これは、俺が夏美ちゃんの部屋にカメラを置き忘れてきた際に、取れていた映像になる。
もちろん、使用許可は取っている。

床に置かれたカメラから夏美の部屋のドアが見えている。
「夏美、みんな帰ったの?」
ドアをノックする音の後に、母親の声が聞こえてくる。
「うん。帰ったよ」
夏美はベッドに横になったまま返事をした。
「今日はお母さんと一緒にコンビニに行ってみない? ほら、いつも雄一くんとなら行けるでしょう? だからお母さんと一緒でも行けるんじゃないかなって思って」
「欲しい物もないし、今日はやめとく」
「……そう。

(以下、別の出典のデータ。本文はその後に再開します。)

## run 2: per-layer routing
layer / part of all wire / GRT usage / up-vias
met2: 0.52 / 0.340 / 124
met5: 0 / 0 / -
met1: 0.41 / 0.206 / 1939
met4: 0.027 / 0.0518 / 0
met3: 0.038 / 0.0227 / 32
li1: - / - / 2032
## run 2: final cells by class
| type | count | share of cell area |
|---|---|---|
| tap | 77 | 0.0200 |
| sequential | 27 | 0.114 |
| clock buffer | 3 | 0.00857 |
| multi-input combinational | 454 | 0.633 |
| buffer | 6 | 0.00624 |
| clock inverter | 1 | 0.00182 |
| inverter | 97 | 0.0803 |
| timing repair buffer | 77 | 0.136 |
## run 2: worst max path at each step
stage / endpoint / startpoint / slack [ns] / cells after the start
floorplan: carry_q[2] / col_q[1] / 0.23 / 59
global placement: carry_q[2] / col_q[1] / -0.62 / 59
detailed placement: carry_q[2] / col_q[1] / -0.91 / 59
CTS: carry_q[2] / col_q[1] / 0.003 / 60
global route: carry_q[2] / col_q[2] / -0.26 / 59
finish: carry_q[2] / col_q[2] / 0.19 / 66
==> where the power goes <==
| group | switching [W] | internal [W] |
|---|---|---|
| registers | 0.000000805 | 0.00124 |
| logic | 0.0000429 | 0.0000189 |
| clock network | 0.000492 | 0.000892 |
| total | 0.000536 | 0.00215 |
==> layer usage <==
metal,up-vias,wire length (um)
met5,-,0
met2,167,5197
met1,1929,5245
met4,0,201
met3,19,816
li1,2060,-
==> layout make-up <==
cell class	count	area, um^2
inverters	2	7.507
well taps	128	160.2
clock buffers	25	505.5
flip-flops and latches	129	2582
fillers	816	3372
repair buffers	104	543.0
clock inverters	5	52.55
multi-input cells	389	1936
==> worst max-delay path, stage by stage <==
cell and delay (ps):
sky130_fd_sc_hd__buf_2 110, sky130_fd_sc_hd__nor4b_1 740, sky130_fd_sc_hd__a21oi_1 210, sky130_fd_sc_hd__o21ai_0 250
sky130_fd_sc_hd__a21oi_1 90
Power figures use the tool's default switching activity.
<file path="src/rtl/dsq_result_buffer.sv">
// rtl/dsq_result_buffer.sv - div/sqrt result tracker and writeback FIFO
// Optional DSQ_BYPASS_EN: zero-latency bypass from ds_* to wb_* when the FIFO is empty.
module dsq_result_buffer #(
   parameter int DEPTH = 2,
   parameter int TAG_W = 5,
   parameter int RW    = 65
) (
   input  logic             clock_i,
   input  logic             reset_i,
   input  logic             issue_fire_i,
   input  logic [TAG_W-1:0] issue_tag_i,
   input  logic             issue_typ_i,
   input  logic             issue_sqrt_i,
   input  logic             kill_i,
   input  logic             ds_valid_div_i,
   input  logic             ds_valid_sqrt_i,
   input  logic [RW-1:0]    ds_out_i,
   input  logic [4:0]       ds_exc_i,
   output logic             issue_ok_o,
   output logic             busy_o,
   output logic             wb_valid_o,
   input  logic             wb_ready_i,
   output logic [RW-1:0]    wb_data_o,
   output logic [4:0]       wb_exc_o,
   output logic [TAG_W-1:0] wb_tag_o,
   output logic             wb_typ_o,
   output logic             wb_sqrt_o,
   output logic             err_o
);

   localparam int AW = (DEPTH > 1) ? $clog2(DEPTH) : 1;
   localparam int CW = AW + 1;
   localparam int EW = RW + 5 + TAG_W + 2;

   typedef enum logic [1:0] {
      S_IDLE     = 2'd0,
      S_INFLIGHT = 2'd1,
      S_DRAIN    = 2'd2
   } state_t;

   state_t           state_q, state_d;
   logic [TAG_W-1:0] tag_q, tag_d;
   logic             typ_q, typ_d;
   logic             sqrt_q, sqrt_d;
   logic             err_q, err_d;
   logic [AW-1:0]    wr_ptr_q, wr_ptr_d;
   logic [AW-1:0]    rd_ptr_q, rd_ptr_d;
   logic [CW-1:0]    count_q, count_d;
   logic [EW-1:0]    mem_q [DEPTH];

   logic             pulse, both, push_req, full, bypass, do_push, do_pop;
   logic [EW-1:0]    push_entry, out_entry;

   assign pulse      = ds_valid_div_i | ds_valid_sqrt_i;
   assign both       = ds_valid_div_i & ds_valid_sqrt_i;
   assign full       = (count_q == CW'(DEPTH));
   assign issue_ok_o = (state_q == S_IDLE) && (count_q < CW'(DEPTH));
   assign busy_o     = (state_q != S_IDLE) || (count_q != '0);
   assign err_o      = err_q;
   assign push_entry = {ds_out_i, ds_exc_i, tag_q, typ_q, sqrt_q};

   always_comb begin
      state_d  = state_q;
      tag_d    = tag_q;
      typ_d    = typ_q;
      sqrt_d   = sqrt_q;
      err_d    = err_q;
      push_req = 1'b0;
      if (both) err_d = 1'b1;
      if (issue_fire_i && !issue_ok_o) err_d = 1'b1;
      case (state_q)
         S_IDLE: begin
            // A pulse here has no owner, even if a new request issues alongside it.
            if (pulse) err_d = 1'b1;
            if (issue_fire_i && issue_ok_o) begin
               tag_d   = issue_tag_i;
               typ_d   = issue_typ_i;
               sqrt_d  = issue_sqrt_i;
               state_d = S_INFLIGHT;
            end
         end
         S_INFLIGHT: begin
            if (pulse) begin
               state_d = S_IDLE;
               if (!kill_i) begin
                  push_req = 1'b1;
                  if (!both && (ds_valid_sqrt_i != sqrt_q)) err_d = 1'b1;
               end
            end else if (kill_i) begin
               state_d = S_DRAIN;
            end
         end
         S_DRAIN: begin
            if (pulse) state_d = S_IDLE;
         end
         default: state_d = S_IDLE;
      endcase
      if (push_req && full) err_d = 1'b1;
   end

   always_comb begin
`ifdef DSQ_BYPASS_EN
      bypass = push_req && (count_q == '0) && wb_ready_i;
`else
      bypass = 1'b0;
`endif
      do_push  = push_req && !full && !bypass;
      do_pop   = (count_q != '0) && wb_ready_i;
      wr_ptr_d = do_push ? wr_ptr_q + AW'(1) : wr_ptr_q;
      rd_ptr_d = do_pop  ? rd_ptr_q + AW'(1) : rd_ptr_q;
      count_d  = count_q;
      case ({do_push, do_pop})
         2'b10:   count_d = count_q + CW'(1);
         2'b01:   count_d = count_q - CW'(1);
         default: count_d = count_q;
      endcase
   end

   always_comb begin
      out_entry  = mem_q[rd_ptr_q];
      wb_valid_o = (count_q != '0);
      if (bypass) begin
         out_entry  = push_entry;
         wb_valid_o = 1'b1;
      end
   end

   assign {wb_data_o, wb_exc_o, wb_tag_o, wb_typ_o, wb_sqrt_o} = out_entry;

   always_ff @(posedge clock_i or negedge reset_i) begin
      if (!reset_i) begin
         state_q  <= S_IDLE;
         tag_q    <= '0;
         typ_q    <= 1'b0;
         sqrt_q   <= 1'b0;
         err_q    <= 1'b0;
         wr_ptr_q <= '0;
         rd_ptr_q <= '0;
         count_q  <= '0;
         for (int i = 0; i < DEPTH; i++) mem_q[i] <= '0;
      end else begin
         state_q  <= state_d;
         tag_q    <= tag_d;
         typ_q    <= typ_d;
         sqrt_q   <= sqrt_d;
         err_q    <= err_d;
         wr_ptr_q <= wr_ptr_d;
         rd_ptr_q <= rd_ptr_d;
         count_q  <= count_d;
         if (do_push) mem_q[wr_ptr_q] <= push_entry;
      end
   end

endmodule

</file>
<file path="config.mk">
export PLATFORM = sky130hd
export DESIGN_NAME = dsq_result_buffer
export DESIGN_NICKNAME = d
export VERILOG_FILES = /design/src/rtl/dsq_result_buffer.sv
export SDC_FILE = /design/constraint.sdc
export NUM_CORES = 1
export LEC_CHECK = 0
export CORE_ASPECT_RATIO = 1.5
export CORE_MARGIN = 1.5
export CORE_UTILIZATION = 40
export CTS_CLUSTER_DIAMETER = 150
export CTS_CLUSTER_SIZE = 12
export DETAILED_ROUTE_END_ITERATION = 10
export GPL_ROUTABILITY_DRIVEN = 0
export PLACE_DENSITY_LB_ADDON = 0.25
export SLEW_MARGIN = 20
export SYNTH_ARGS = -nofsm -noshare
export SYNTH_HDL_FRONTEND = slang
export SYNTH_SLANG_ARGS = --single-unit
</file>
<file path="constraint.sdc">
create_clock -name clock_i -period 1.85 [get_ports clock_i]
set_clock_uncertainty 0.05 [all_clocks]
set_input_delay 0.37 -clock clock_i [delete_from_list [all_inputs] [get_ports clock_i]]
set_output_delay 0.37 -clock clock_i [all_outputs]
set_load 0.02 [all_outputs]
</file>
`src/rtl/mmio_pkg.sv`:
```
// mmio_pkg: shared FSM state type and constants for the MMIO bridge.
package mmio_pkg;
  typedef enum logic [1:0] {IDLE, ACCESS, DONE} state_e;
  localparam logic [1:0]  IO_REGION    = 2'b11;
  localparam logic [15:0] TIMEOUT_DATA = 16'hDEAD;
endpackage

```
`src/rtl/mmio_timer.sv`:
```
// mmio_timer: wait-state watchdog for an MMIO access (built only with MMIO_TIMEOUT_EN).
// Ports: clk, rst (sync, active high), clr_i zeroes the count, en_i counts one
// cycle, expired_o is high during the CYC-th enabled cycle since the last clear.
`ifdef MMIO_TIMEOUT_EN
module mmio_timer #(
  parameter int CYC = 15
) (
  input  logic clk,
  input  logic rst,
  input  logic clr_i,
  input  logic en_i,
  output logic expired_o
);
  localparam int CW = $clog2(CYC + 1);
  logic [CW-1:0] cnt_q, cnt_d;
  assign cnt_d     = clr_i ? '0 : en_i ? cnt_q + 1'b1 : cnt_q;
  assign expired_o = en_i && (cnt_q == CW'(CYC - 1));
  always_ff @(posedge clk) begin
    if (rst) cnt_q <= '0;
    else     cnt_q <= cnt_d;
  end
endmodule
`endif

```
`src/rtl/mmio_bridge.sv`:
```
// mmio_bridge: decodes the CPU I/O window into NUM_CH channels and runs each access through an FSM.
// Ports: clk, rst (sync, active high); cpu_* request side (addr, wdata, we, re in;
// rdata, stall out); io_* peripheral side (one-hot cs, rw_n, addr, wdata out;
// flattened rdata and per-channel ready in); io_err_o sticky decode/timeout error.
// Optional: define MMIO_TIMEOUT_EN to abort accesses whose ready never arrives.
module mmio_bridge
  import mmio_pkg::*;
#(
  parameter int DATA_W      = 16,
  parameter int ADDR_W      = 16,
  parameter int NUM_CH      = 4,
  parameter int CH_ADDR_W   = 2,
  parameter int TIMEOUT_CYC = 15
) (
  input  logic                     clk,
  input  logic                     rst,
  input  logic [ADDR_W-1:0]        cpu_addr_i,
  input  logic [DATA_W-1:0]        cpu_wdata_i,
  input  logic                     cpu_we_i,
  input  logic                     cpu_re_i,
  output logic [DATA_W-1:0]        cpu_rdata_o,
  output logic                     cpu_stall_o,
  output logic [NUM_CH-1:0]        io_cs_o,
  output logic                     io_rw_n_o,
  output logic [CH_ADDR_W-1:0]     io_addr_o,
  output logic [DATA_W-1:0]        io_wdata_o,
  input  logic [NUM_CH*DATA_W-1:0] io_rdata_i,
  input  logic [NUM_CH-1:0]        io_ready_i,
  output logic                     io_err_o
);
  localparam int CH_SEL_W = (NUM_CH > 1) ? $clog2(NUM_CH) : 1;
  state_e                state_q, state_d;
  logic [CH_SEL_W-1:0]   ch_q, ch_d;
  logic [CH_ADDR_W-1:0]  off_q, off_d;
  logic [DATA_W-1:0]     wdata_q, wdata_d;
  logic [DATA_W-1:0]     rdata_q, rdata_d;
  logic                  rw_n_q, rw_n_d;
  logic                  err_q, err_d;
  logic                  hit, bad_ch, ready_sel, expired;
  logic [CH_SEL_W-1:0]   req_ch;
  logic [DATA_W-1:0]     sel_rdata;
  logic                  unused_addr;
  assign unused_addr = ^cpu_addr_i;
  assign hit       = (cpu_addr_i[ADDR_W-1 -: 2] == IO_REGION) && (cpu_re_i || cpu_we_i);
  assign req_ch    = cpu_addr_i[CH_ADDR_W +: CH_SEL_W];
  // Non-power-of-two channel counts leave select codes with no peripheral behind them.
  assign bad_ch    = int'(req_ch) >= NUM_CH;
  assign ready_sel = io_ready_i[ch_q];
  assign sel_rdata = io_rdata_i[int'(ch_q)*DATA_W +: DATA_W];
`ifdef MMIO_TIMEOUT_EN
  mmio_timer #(.CYC(TIMEOUT_CYC)) u_timer (
    .clk       (clk),
    .rst       (rst),
    .clr_i     (state_q != ACCESS),
    .en_i      (state_q == ACCESS),
    .expired_o (expired)
  );
`else
  localparam int unused_timeout = TIMEOUT_CYC;
  assign expired = 1'b0;
`endif
  always_comb begin
    state_d = state_q;
    ch_d    = ch_q;
    off_d   = off_q;
    wdata_d = wdata_q;
    rdata_d = rdata_q;
    rw_n_d  = rw_n_q;
    err_d   = err_q;
    case (state_q)
      IDLE: if (hit) begin
        ch_d    = req_ch;
        off_d   = cpu_addr_i[CH_ADDR_W-1:0];
        wdata_d = cpu_wdata_i;
        rw_n_d  = cpu_re_i;
        rdata_d = '0;
        state_d = bad_ch ? DONE : ACCESS;
        err_d   = err_q | bad_ch;
      end
      ACCESS: if (ready_sel) begin
        rdata_d = rw_n_q ? sel_rdata : '0;
        state_d = DONE;
      end else if (expired) begin
        rdata_d = DATA_W'(TIMEOUT_DATA);
        err_d   = 1'b1;
        state_d = DONE;
      end
      default: state_d = IDLE;
    endcase
  end
  always_ff @(posedge clk) begin
    if (rst) begin
      state_q <= IDLE;
      ch_q    <= '0;
      off_q   <= '0;
      wdata_q <= '0;
      rdata_q <= '0;
      rw_n_q  <= 1'b1;
      err_q   <= 1'b0;
    end else begin
      state_q <= state_d;
      ch_q    <= ch_d;
      off_q   <= off_d;
      wdata_q <= wdata_d;
      rdata_q <= rdata_d;
      rw_n_q  <= rw_n_d;
      err_q   <= err_d;
    end
  end
  assign cpu_stall_o = (state_q == ACCESS) || ((state_q == IDLE) && hit);
  assign cpu_rdata_o = (state_q == DONE) ? rdata_q : '0;
  assign io_cs_o     = (state_q == ACCESS) ? NUM_CH'(1) << ch_q : '0;
  assign io_rw_n_o   = rw_n_q;
  assign io_addr_o   = off_q;
  assign io_wdata_o  = wdata_q;
  assign io_err_o    = err_q;
endmodule

```
`config.mk`:
```
export PLATFORM = sky130hd
export DESIGN_NAME = mmio_bridge
export DESIGN_NICKNAME = d
export VERILOG_FILES = /design/src/rtl/mmio_pkg.sv /design/src/rtl/mmio_timer.sv /design/src/rtl/mmio_bridge.sv
export SDC_FILE = /design/constraint.sdc
export NUM_CORES = 1
export LEC_CHECK = 0
export BUFFER_PORTS_ARGS = -buffer_cell sky130_fd_sc_hd__buf_4
export CAP_MARGIN = 20
export CORE_MARGIN = 2
export CORE_UTILIZATION = 41
export DETAILED_ROUTE_END_ITERATION = 16
export PLACE_DENSITY = 0.87
export SLEW_MARGIN = 5
export SYNTH_ARGS = -nofsm -noshare
export SYNTH_HDL_FRONTEND = slang
export SYNTH_SLANG_ARGS = --single-unit
```
`constraint.sdc`:
```
create_clock -name clk -period 2.2 [get_ports clk]
set_input_delay 0.44 -clock clk [delete_from_list [all_inputs] [get_ports clk]]
set_output_delay 0.44 -clock clk [all_outputs]
set_load 0.05 [all_outputs]
```
==> results.md <==
- Hold Vio Cnt, Final: 0
- WP data arrival: between 1000 and 1500 ps
- Initial antenna violation count: 0
- Nets: about 460
- CTS buffer count: 5
- Grt ovf: 0
- Slowest CP cell: dfxtp_1
- CORE AREA: roughly 4800 µm²
- Vias: 2,060
- Pwr Density: between 500 and 600 nW/µm²
- Skew final: about 9.0 ps
- Most common cell after layout, fill and taps aside: buf_4
- Distinct cell type count after synthesis: 24
- Clk slew on worst S/H paths: roughly 90 ps
- Reg2reg start: ch_q[1]
- Count of final setup violators: 0
- Share of layout cells above drive strength 1: 0.475
- Vias in the first global route: around 2,000
- Clock sinks: 39
- Vias per Instance: 4.87
- Fill count: between 400 and 500
- Sequential area share after synthesis: 0.374
- CTS Root Cell: clkbuf_8
- Synth Instances: between 200 and 250
- Die W: ~75 µm
- TNS Setup: 0 ps
- DRT Wirelength: around 6200 µm
- Clock buffer depth: 2
- DRC viols: 0
- Core Rows: 25
- Worst Hold Path EP: io_rw_n_o
- 1st-pass router iterations: 4
- FF-to-FF setup slack: 550 ps
- Fin crit share: 0.874
- Number of I/O pins: 145
- Post-CTS Resized: 0
- CP Data Required Time: about 1800 ps
- Post-synth net total: 328
- Gr usage total: 0.219
- Critical path type: reg2out
- I/O Buffers: between 100 and 150
- Predominant post-synthesis flop cell: dfxtp_1
- Area growth syn-to-layout: 56.1%
- Unrepaired setup endpoints after global routing: no
- Worst Path Max Fanout: 5
- Async SR Flop Fraction: 0
- Mapped Avg Cell Area: 9.32 µm²
- Final hold slack: approximately 380 ps
- Post-CTS Hold Buffers: 0
- Initial Util: 0.434
- Worst hold start: cpu_re_i
- Initial DRC Count: approximately 80
- Largest net degree at the start of global routing: 41
- Final antenna-violating net count: 0
- CTS tree: yes
- Number of synthesized flops with an enable pin: 0
- Min cycle time layout: about 1900 ps
- Critical path, cell by cell: nand2b_1 -> nor2_1 -> and2_1 -> buf_4
- Number of antenna diodes: 0
- Synthesized cell area: around 2100 µm²
- Reg2reg end: rdata_q[14]
- Fmax achieved: ~520 MHz
- Status: finished, final reports clean
- Die Footprint: around 5700 µm²
- Clock latency on the worst-skew pair: slightly below 300 ps
- Util after Layout: 0.677
- Maximum level of the CTS H-tree: 2
- Pleak: 1.50 nW
- Most frequent cells in the layout: buf_4, nand2_1, dfxtp_1
- Final slew viol count: 0
- Wirelength per Cell: 14.7 µm
- Max-capacitance violation count: 0
- Delay of the slowest critical-path stage: 340 ps
- First-pass GRT wire length: 9380 µm
- Cell depth of the worst hold path: 3
- DP HPWL: approximately 4800 µm
- Gpl congestion: 0.749
- Chip height: between 70 and 80 µm
- Yosys reg bits: 39
- Number of post-CTS setup repair buffers: 0
- Reg2reg path depth: 4
- Worst Setup End Kind: primary output
- Syn. warnings: 0
- Hold/Removal Path Class: in2reg
- VDD IR max: approximately 0.00033 V
- CP Launch Type: flip-flop
## src/rtl/cpu_ctrl_pkg.sv

```systemverilog
// Shared encodings for the multi-cycle control sequencer: FSM states,
// opcode classes, PC source and writeback select codes.
package cpu_ctrl_pkg;

    // Debug-visible state encoding; the numeric values appear on the state port.
    typedef enum logic [2:0] {
        ST_IDLE      = 3'd0,
        ST_FETCH     = 3'd1,
        ST_DECODE    = 3'd2,
        ST_EXECUTE   = 3'd3,
        ST_MEM       = 3'd4,
        ST_WRITEBACK = 3'd5,
        ST_HALT      = 3'd6,
        ST_FAULT     = 3'd7
    } stateT;

    // Instruction classes the sequencer distinguishes.
    typedef enum logic [2:0] {
        CLS_NOP,
        CLS_MEM,
        CLS_ALU,
        CLS_SHIFT,
        CLS_BRANCH,
        CLS_JUMP,
        CLS_COPY,
        CLS_HALT
    } opClassT;

    localparam logic [3:0] OP_NOP  = 4'b0000;
    localparam logic [3:0] OP_HALT = 4'b1111;

    // PC source select.
    localparam logic [1:0] PC_SRC_NEXT   = 2'b00;
    localparam logic [1:0] PC_SRC_BRANCH = 2'b01;
    localparam logic [1:0] PC_SRC_JUMP   = 2'b10;

    // Register-file writeback source select.
    localparam logic [1:0] WB_SEL_ALU   = 2'b00;
    localparam logic [1:0] WB_SEL_SHIFT = 2'b01;
    localparam logic [1:0] WB_SEL_MEM   = 2'b10;
    localparam logic [1:0] WB_SEL_COPY  = 2'b11;

    // Map a 4-bit opcode onto its instruction class.
    function automatic opClassT classifyOp(input logic [3:0] op);
        opClassT cls;
        case (op)
            OP_NOP:                             cls = CLS_NOP;
            4'b0001, 4'b0010:                   cls = CLS_MEM;
            4'b0011, 4'b0100, 4'b0111, 4'b1000: cls = CLS_ALU;
            4'b0101, 4'b0110:                   cls = CLS_SHIFT;
            4'b1001, 4'b1010, 4'b1011:          cls = CLS_BRANCH;
            4'b1100, 4'b1101:                   cls = CLS_JUMP;
            4'b1110:                            cls = CLS_COPY;
            default:                            cls = CLS_HALT;
        endcase
        return cls;
    endfunction

endpackage

```

## src/rtl/mem_wait_timer.sv

```systemverilog
// Counts cycles a memory request spends waiting for memReady and flags
// when the wait budget is used up.
module mem_wait_timer #(
    parameter int MEM_TIMEOUT = 15
) (
    input  logic clock,
    input  logic reset_n,
    input  logic clear,
    input  logic enable,
    output logic expired
);

    localparam int CW = $clog2(MEM_TIMEOUT + 1);
    // The counter holds the number of wait cycles already completed; when it
    // equals MEM_TIMEOUT-1, the current wait cycle is the last one allowed, so
    // the edge ending it is the one on which the count reaches MEM_TIMEOUT.
    localparam logic [CW-1:0] LAST_WAIT = CW'(MEM_TIMEOUT - 1);

    logic [CW-1:0] count;

    // Wait-cycle counter: clear wins over enable, and it never wraps.
    always_ff @(posedge clock or negedge reset_n) begin
        // NOTE: sequential state uses non-blocking assignments so every flop
        // samples the pre-edge values regardless of statement order.
        if (!reset_n) begin
            count <= '0;
        end else if (clear) begin
            count <= '0;
        end else if (enable && !expired) begin
            count <= count + 1'b1;
        end
    end

    assign expired = (count == LAST_WAIT);

endmodule

```

## src/rtl/multicycle_sequencer.sv

```systemverilog
// Multi-cycle control FSM: walks each instruction through fetch, decode,
// execute, memory and writeback, driving the PC/IR/register-file enables and
// the shared memory-port handshake.
module multicycle_sequencer
    import cpu_ctrl_pkg::*;
#(
    parameter int MEM_TIMEOUT = 15
) (
    input  logic       clock,
    input  logic       reset_n,
    input  logic       start,
    input  logic [3:0] opcode,
    input  logic       func1,
    input  logic       branchTaken,
    input  logic       memReady,
    output logic       memReq,
    output logic       memWe,
    output logic       irLoad,
    output logic       pcWrite,
    output logic [1:0] pcSrc,
    output logic       regWrite,
    output logic [1:0] wbSel,
    output logic [2:0] state,
    output logic       retired,
    output logic       halted,
    output logic       fault
);

    stateT   stateQ;
    stateT   nextState;
    stateT   retireTarget;
    opClassT opClass;
    logic    timerClear;
    logic    timerEnable;
    logic    timerExpired;

    assign opClass      = classifyOp(opcode);
    assign state        = stateQ;
    // Any state change clears the wait counter, so entry to FETCH or MEM
    // always starts counting from zero (including MEM -> FETCH on a store).
    assign timerClear   = (nextState != stateQ);
    assign timerEnable  = memReq && !memReady;

    mem_wait_timer #(
        .MEM_TIMEOUT(MEM_TIMEOUT)
    ) uMemWaitTimer (
        .clock  (clock),
        .reset_n(reset_n),
        .clear  (timerClear),
        .enable (timerEnable),
        .expired(timerExpired)
    );

    // State register.
    always_ff @(posedge clock or negedge reset_n) begin
        if (!reset_n) begin
            stateQ <= ST_IDLE;
        end else begin
            stateQ <= nextState;
        end
    end

    // Next-state and output decode; outputs are combinational in the state
    // and the live IR / comparator / memory inputs.
    always_comb begin
        // NOTE: every output gets a default before the case so no path leaves
        // a signal unassigned, which would otherwise infer a latch.
        nextState    = stateQ;
        retireTarget = start ? ST_FETCH : ST_IDLE;
        memReq       = 1'b0;
        memWe        = 1'b0;
        irLoad       = 1'b0;
        pcWrite      = 1'b0;
        pcSrc        = PC_SRC_NEXT;
        regWrite     = 1'b0;
        wbSel        = WB_SEL_ALU;
        retired      = 1'b0;
        halted       = 1'b0;
        fault        = 1'b0;

        case (stateQ)
            ST_IDLE: begin
                if (start) begin
                    nextState = ST_FETCH;
                end
            end

            ST_FETCH: begin
                memReq = 1'b1;
                if (memReady) begin
                    irLoad    = 1'b1;
                    nextState = ST_DECODE;
                end else if (timerExpired) begin
                    nextState = ST_FAULT;
                end
            end

            ST_DECODE: begin
                nextState = (opClass == CLS_HALT) ? ST_HALT : ST_EXECUTE;
            end

            ST_EXECUTE: begin
                case (opClass)
                    CLS_NOP: begin
                        pcWrite   = 1'b1;
                        retired   = 1'b1;
                        nextState = retireTarget;
                    end
                    CLS_BRANCH: begin
                        pcWrite   = 1'b1;
                        pcSrc     = branchTaken ? PC_SRC_BRANCH : PC_SRC_NEXT;
                        retired   = 1'b1;
                        nextState = retireTarget;
                    end
                    CLS_JUMP: begin
                        pcWrite   = 1'b1;
                        pcSrc     = PC_SRC_JUMP;
                        retired   = 1'b1;
                        nextState = retireTarget;
                    end
                    CLS_MEM: begin
                        nextState = ST_MEM;
                    end
                    CLS_ALU, CLS_SHIFT, CLS_COPY: begin
                        nextState = ST_WRITEBACK;
                    end
                    default: begin
                        // HALT is diverted in DECODE; the IR is stable from
                        // then on, so this only guards against a corrupt IR.
                        nextState = ST_HALT;
                    end
                endcase
            end

            ST_MEM: begin
                memReq = 1'b1;
                memWe  = func1;
                if (memReady) begin
                    if (func1) begin
                        pcWrite   = 1'b1;
                        retired   = 1'b1;
                        nextState = retireTarget;
                    end else begin
                        nextState = ST_WRITEBACK;
                    end
                end else if (timerExpired) begin
                    nextState = ST_FAULT;
                end
            end

            ST_WRITEBACK: begin
                regWrite = 1'b1;
                case (opClass)
                    CLS_SHIFT: wbSel = WB_SEL_SHIFT;
                    CLS_MEM:   wbSel = WB_SEL_MEM;
                    CLS_COPY:  wbSel = WB_SEL_COPY;
                    default:   wbSel = WB_SEL_ALU;
                endcase
                pcWrite   = 1'b1;
                retired   = 1'b1;
                nextState = retireTarget;
            end

            ST_HALT: begin
                halted = 1'b1;
            end

            ST_FAULT: begin
                fault = 1'b1;
            end

            default: begin
                nextState = ST_IDLE;
            end
        endcase
    end

endmodule

```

それなら一緒にテレビを見ない? おもしろい番組をやってるわよ」
「疲れてるからいい」
「夏美……。少しくらい自分の部屋から出てみない? 今日はいい天気だし、いつでも外へ行くのを付き合ってあげるから。そうだ。この前駅前にできたスイーツ屋さんに行ってみない? 今の時期だとスイカのパフェがあるんだって! お母さん調べてみたの。夏美、スイカ大好きでしょう?」
明るい声で話しかけ続ける母親に大きなため息を夏美が急にベッドから起き出した。
そして次の瞬間、「私に構わないでよ!」と絶叫したのだ。
ドアが開き、母親が駆けつけてくる。
「夏美、急にどうしたの夏美!?」
「いつもいつも私のこと気にして声かけてきて、めんどくさいのよ! たまにはほっといてよ!」
頭をかきむしって絶叫し、ドンドンと足を踏み鳴らすその姿はまるで子供のようだ。
「夏美落ち着いて。お母さんが悪かったから、ね? ごめんね?」
「うるさいうるさいうるさい! 出ていけ!!」
夏美が出窓に飾られている花瓶を壁へと投げつける。
白い花瓶は音を立ってて割れ、床に散らばった。
「なにするの夏美、やめなさい!」
「うるさい!! 出ていけ!!」
夏美が投げつけた枕がカメラにあたり、画面が暗転する。
これが、夏美の葛藤であり、本来の姿なのかもしれない。